Crystal Viper – “The Cult” (2021)
Listenable Records
#HeavyMetal, #PowerMetal
Para fãs de: FireForce, Wizard
Nota: 7,0
O Crystal Viper é uma banda polonesa de Heavy/Power Metal que já está na estrada há 18 anos. Os fãs da banda já estão acostumados com uma sonoridade que foi construída com cuidado durante essa trajetória, que lentamente migrou do Power Metal clássico para um ponto de clara influência do metal europeu tradicional e oitentista. Apesar de terem feito isso com considerável competência, havemos de convir que é um território perigoso. Bandas que aderem a um estilo mais old school muitas vezes se complicam na hora de se desvencilhar dos grandes clichês do gênero, na tentativa de se expressarem, ao invés de soarem como uma cópia de alguma outra banda que já tenha existido. Após um último álbum (Tales of Fire and Ice – 2019) não muito convincente, o quinteto se arrisca no seu oitavo álbum de estúdio, “The Cult”, vestindo a camisa do Heavy Metal old school e chamando a responsabilidade para si.

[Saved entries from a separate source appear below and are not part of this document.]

File: src/rtl/axi_read_slave_ctrl.sv
// Read-slave sequencer: pops one AR command at a time from the command FIFO,
// reads each beat from a single-port memory and presents it on the R channel.
//
//   state   | meaning
//   --------+-----------------------------------------------------------
//   ST_IDLE | waiting for a queued command; pops and latches it
//   ST_REQ  | one-cycle memory read strobe at the current beat address
//   ST_CAP  | memory data returns; captured into the RDATA register
//   ST_RESP | beat presented with RVALID until RREADY handshake
module axi_read_slave_ctrl
    import axi_read_pkg::*;
#(
    parameter int tagbits = 2
) (
    input  logic                            clk,
    input  logic                            rst,
    input  logic [ENTRY_BASE_W+tagbits-1:0] fifo_entry,
    input  logic                            fifo_empty,
    output logic                            fifo_read_en,
    output logic                            mem_req,
    output logic [31:0]                     mem_addr,
    input  logic [31:0]                     mem_rdata,
    output logic [tagbits-1:0]              RID,
    output logic [31:0]                     RDATA,
    output logic [1:0]                      RRESP,
    output logic                            RLAST,
    output logic                            RVALID,
    input  logic                            RREADY,
    output logic                            busy
);

    state_e             state_q, state_d;
    logic [tagbits-1:0] id_q, id_d;
    logic [31:0]        addr_q, addr_d;
    logic [31:0]        rdata_q, rdata_d;
    logic [3:0]         len_q, len_d;
    logic [3:0]         beat_q, beat_d;
    logic [1:0]         size_q, size_d;
    logic [1:0]         burst_q, burst_d;
    logic               err_q, err_d;

    logic [tagbits-1:0] ent_id;
    logic [31:0]        ent_addr;
    logic [3:0]         ent_len;
    logic [1:0]         ent_size;
    logic [1:0]         ent_burst;
    logic               ent_illegal;
    logic               unused_attr;
    logic [31:0]        next_addr;
    logic               last_beat;

    assign ent_id      = fifo_entry[ID_LSB +: tagbits];
    assign ent_addr    = fifo_entry[ADDR_LSB +: 32];
    assign ent_len     = fifo_entry[LEN_LSB +: 4];
    assign ent_size    = fifo_entry[SIZE_LSB +: 2];
    assign ent_burst   = fifo_entry[BURST_LSB +: 2];
    assign ent_illegal = cmd_illegal(ent_size, ent_burst, ent_len);
    // lock/cache/prot travel with the command but do not affect reads.
    assign unused_attr = ^fifo_entry[LOCK_LSB+1:PROT_LSB];

    assign last_beat = (beat_q == len_q);

    axi_burst_addr_gen u_addr_gen (
        .addr_i      (addr_q),
        .size_i      (size_q),
        .len_i       (len_q),
        .burst_i     (burst_q),
        .next_addr_o (next_addr)
    );

    // State and burst-context registers.
    always_ff @(posedge clk or negedge rst) begin
        if (!rst) begin
            state_q <= ST_IDLE;
            id_q    <= '0;
            addr_q  <= '0;
            rdata_q <= '0;
            len_q   <= '0;
            beat_q  <= '0;
            size_q  <= '0;
            burst_q <= '0;
            err_q   <= 1'b0;
        end else begin
            state_q <= state_d;
            id_q    <= id_d;
            addr_q  <= addr_d;
            rdata_q <= rdata_d;
            len_q   <= len_d;
            beat_q  <= beat_d;
            size_q  <= size_d;
            burst_q <= burst_d;
            err_q   <= err_d;
        end
    end

    // Next-state logic, command pop and beat sequencing.
    always_comb begin
        state_d      = state_q;
        id_d         = id_q;
        addr_d       = addr_q;
        rdata_d      = rdata_q;
        len_d        = len_q;
        beat_d       = beat_q;
        size_d       = size_q;
        burst_d      = burst_q;
        err_d        = err_q;
        fifo_read_en = 1'b0;
        case (state_q)
            ST_IDLE: begin
                // rst gates the pop so the FIFO head is not consumed while held in reset.
                if (!fifo_empty && rst) begin
                    fifo_read_en = 1'b1;
                    id_d         = ent_id;
                    addr_d       = ent_addr;
                    len_d        = ent_len;
                    size_d       = ent_size;
                    burst_d      = ent_burst;
                    beat_d       = '0;
                    rdata_d      = '0;
                    err_d        = ent_illegal;
                    state_d      = ent_illegal ? ST_RESP : ST_REQ;
                end
            end
            ST_REQ: state_d = ST_CAP;
            ST_CAP: begin
                rdata_d = mem_rdata;
                state_d = ST_RESP;
            end
            ST_RESP: begin
                if (RREADY) begin
                    if (last_beat) begin
                        state_d = ST_IDLE;
                    end else begin
                        beat_d  = beat_q + 4'd1;
                        addr_d  = next_addr;
                        // Error bursts never touch memory; RDATA stays zero.
                        state_d = err_q ? ST_RESP : ST_REQ;
                    end
                end
            end
            default: state_d = ST_IDLE;
        endcase
    end

    assign mem_req  = (state_q == ST_REQ);
    assign mem_addr = addr_q;
    assign RVALID   = (state_q == ST_RESP);
    assign RLAST    = RVALID && last_beat;
    assign RID      = id_q;
    assign RDATA    = rdata_q;
    assign RRESP    = err_q ? RESP_SLVERR : RESP_OKAY;
    assign busy     = (state_q != ST_IDLE);

endmodule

A competência da banda está inegável. A vocalista/guitarrista Marta Gabriel está voando baixo, com uma expressão vocal que incorpora totalmente a essência do heavy metal clássico. As composições caíram como uma luva para explorar todo o talento e capacidade vocal da polonesa, que atravessa o disco com uma competência incrível. Uma breve introdução instrumental prepara o terreno para mostrar a atual intenção da banda, que se manifesta na faixa título “The Cult”, caindo em seguida na “Whispers From Beyond”, que abrem o disco com bastante energia e tradicionalismo.
Entretanto, em alguns momentos a banda cai na armadilha mencionada no início desta resenha. O hype do ouvinte tende a diminuir ao longo do álbum, ao sentir que não há nada de novo, nem para o estilo, nem dentro do álbum em si. Muitas canções parecem ter sido criadas ao redor de uma única linha ou intenção melódica – clássico da composição de heavy metal tradicional – mas se agarram a isso como se não tivessem mais nada a oferecer, o que pode se tornar cansativo ao ver que a canção retorna àquele ponto várias e várias vezes. Alguns dos pontos altos de “The Cult” estão justamente nas músicas que se arriscam fora dessa repetitividade, como “Sleeping Giants” e “Asenath Waite”. Além disso, a banda poderia ter explorado um pouco mais as possibilidades de uma formação com três guitarristas.
Por fim, “The Cult” é um bom álbum, que traz uma boa audição. Não muito mais que isso. É bem produzido, e visita o metal tradicional europeu com propriedade e competência. Realmente foi uma ascensão merecida de uma banda que tem trabalhado duro, e após um álbum bastante criticado em 2019. Mas talvez seja o momento do Crystal Viper definir seus objetivos no mapa, e trabalharem ferramentas criativas que ponham a banda no lugar de destaque que merece.